What categories? Movement categories. Realistically, we can classify exercises into four main categories based on common actions or characteristics in order to simplify how we program them. The categories are as follows:
Squat: while commonly thought of as a Back Squat, this category realistically includes any exercise where the hip, knee, and ankle get close to or break a 90 degree angle. This includes symmetrical/double leg exercises like the Front/Back Squat, Goblet Squat, or Air Squat, and also includes asymmetrical/single leg exercise such as lunges, step ups, and split squats.
Hinge: these are exercises which the hip joint closes to 90 degrees or less, while the knees bend slightly beyond 180 degrees. These include movements like deadlifts, RDLs, and Good Mornings (and their single leg equivalents).
Push: these are upper body exercises in which the resistance is being pushed away from the center of the body. Examples of Push exercises includes Pushups, Bench Press, Shoulder Press, Dips, and DB variations of these exercises.
Pull: these are upper body exercises in which the resistance is brought closer to the body. Examples of Pull Exercises includes Barbell/DB Rows, Pullups/Chinups, and Inverted Rows.
Once we've classified our exercises into these categories, we can start to place them in sequence for actual workouts. Personally, I like to rotate through each of these at least once in a week. But if you only lift 3 days per week, you may end up having one lift which only gets put in once every two weeks due to scheduling. This scheme which we'll lay out is inspired by Joe Kenn's Tier System, which goes into more detail for varying the patterns for Power and strength (and has a some differing categories).
What we want to do first is pick a main lift for each category. Whenever the category is at the top of the order, this is the exercise we will use. These often tend to be our bigger compound movements and barbell exercises (though chinups/pullups tend to be a great pick for Pulling days). The rest of the exercise categories can be filled in with smaller exercises or Dumbbell (DB) variations and or exercises utilizing less muscle groups. Once we pick our main lifts, we can use the following template:
Now, there's a bunch of ways to skin the cat once we've got an order like this. You can make the first two exercises main exercises, and do them with heavier numbers. Or you can do the first exercise and then the next two as a superset, and then the fourth exercise. You could do them all individually. The big key is going to be knowing your kids. Now, to give you an example of what this template looks like filled out:
Trap Bar Deadlift
Single Leg RDL
Single Arm DB Incline Bench
RFE Split Squat
DB Good Morning
Now the sets and reps is a whole other article completely, but this framework can help make your programming simpler. The great thing is, you can run the same workouts for a few weeks at a time and have your athletes add 5-10lbs per week, using the same sets and reps, and they'll get stronger. After a few weeks, change the exercises and repeat.

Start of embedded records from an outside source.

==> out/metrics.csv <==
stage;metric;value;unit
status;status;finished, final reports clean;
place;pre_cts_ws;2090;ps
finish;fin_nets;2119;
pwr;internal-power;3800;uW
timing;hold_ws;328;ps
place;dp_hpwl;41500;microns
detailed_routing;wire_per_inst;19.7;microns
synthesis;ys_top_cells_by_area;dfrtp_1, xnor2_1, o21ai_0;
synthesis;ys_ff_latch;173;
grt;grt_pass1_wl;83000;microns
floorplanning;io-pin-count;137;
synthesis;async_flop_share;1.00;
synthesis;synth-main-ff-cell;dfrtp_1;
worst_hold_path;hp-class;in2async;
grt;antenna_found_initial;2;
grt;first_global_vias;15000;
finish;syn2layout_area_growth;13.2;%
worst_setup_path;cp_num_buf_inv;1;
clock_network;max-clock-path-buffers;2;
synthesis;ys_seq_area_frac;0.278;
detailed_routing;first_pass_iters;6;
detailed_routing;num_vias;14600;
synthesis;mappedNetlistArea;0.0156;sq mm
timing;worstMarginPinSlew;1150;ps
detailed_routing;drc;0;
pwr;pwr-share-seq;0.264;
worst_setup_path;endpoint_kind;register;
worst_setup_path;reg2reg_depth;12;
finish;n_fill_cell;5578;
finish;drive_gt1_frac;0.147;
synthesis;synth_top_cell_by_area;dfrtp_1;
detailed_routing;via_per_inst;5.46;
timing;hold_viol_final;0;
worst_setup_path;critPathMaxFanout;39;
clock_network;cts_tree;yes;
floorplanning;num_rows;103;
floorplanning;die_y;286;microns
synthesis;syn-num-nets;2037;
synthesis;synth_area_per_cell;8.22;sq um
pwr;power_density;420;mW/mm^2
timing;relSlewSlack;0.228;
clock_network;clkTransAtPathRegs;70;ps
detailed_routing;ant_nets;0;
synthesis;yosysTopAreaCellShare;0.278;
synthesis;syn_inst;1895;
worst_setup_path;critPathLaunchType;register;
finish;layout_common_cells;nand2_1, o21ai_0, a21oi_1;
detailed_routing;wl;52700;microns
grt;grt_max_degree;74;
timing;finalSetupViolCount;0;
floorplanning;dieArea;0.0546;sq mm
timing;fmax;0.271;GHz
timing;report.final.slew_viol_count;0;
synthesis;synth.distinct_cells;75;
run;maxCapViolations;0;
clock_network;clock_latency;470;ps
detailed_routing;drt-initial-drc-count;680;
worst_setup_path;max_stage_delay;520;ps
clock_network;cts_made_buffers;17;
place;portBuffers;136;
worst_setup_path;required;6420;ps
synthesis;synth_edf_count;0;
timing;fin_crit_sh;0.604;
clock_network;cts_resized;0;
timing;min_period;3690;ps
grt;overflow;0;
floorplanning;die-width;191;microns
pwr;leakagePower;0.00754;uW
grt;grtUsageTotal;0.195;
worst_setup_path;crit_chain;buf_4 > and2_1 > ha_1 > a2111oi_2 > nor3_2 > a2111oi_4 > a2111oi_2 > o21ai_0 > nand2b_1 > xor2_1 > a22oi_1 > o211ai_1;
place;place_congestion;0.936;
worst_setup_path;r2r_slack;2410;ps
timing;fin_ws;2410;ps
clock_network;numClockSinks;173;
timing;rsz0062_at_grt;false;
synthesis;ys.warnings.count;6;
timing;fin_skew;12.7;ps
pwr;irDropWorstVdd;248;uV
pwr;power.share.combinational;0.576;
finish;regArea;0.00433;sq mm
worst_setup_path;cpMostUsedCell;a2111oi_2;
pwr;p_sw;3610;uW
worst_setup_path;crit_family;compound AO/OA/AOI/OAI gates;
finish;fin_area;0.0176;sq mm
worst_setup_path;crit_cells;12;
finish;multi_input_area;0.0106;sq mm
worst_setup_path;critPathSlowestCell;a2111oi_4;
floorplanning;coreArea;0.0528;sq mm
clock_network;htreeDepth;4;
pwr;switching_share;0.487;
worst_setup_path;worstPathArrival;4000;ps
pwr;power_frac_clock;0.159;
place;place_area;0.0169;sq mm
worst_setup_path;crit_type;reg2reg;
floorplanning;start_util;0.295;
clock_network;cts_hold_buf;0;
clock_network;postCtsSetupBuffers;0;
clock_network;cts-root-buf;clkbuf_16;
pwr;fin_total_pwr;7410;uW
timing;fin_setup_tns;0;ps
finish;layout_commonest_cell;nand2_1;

At this point, you may be thinking, "Is it really so simple?" and the truth is, it kind of is. Especially when we look at middle or high school athletes who have limited weight room experience, they'll get stronger doing basically anything if it's done in high quality. The biggest thing you can do for them is to coach them up on basic things and help them master those fundamentals. And if you're patient, you'll see some great results.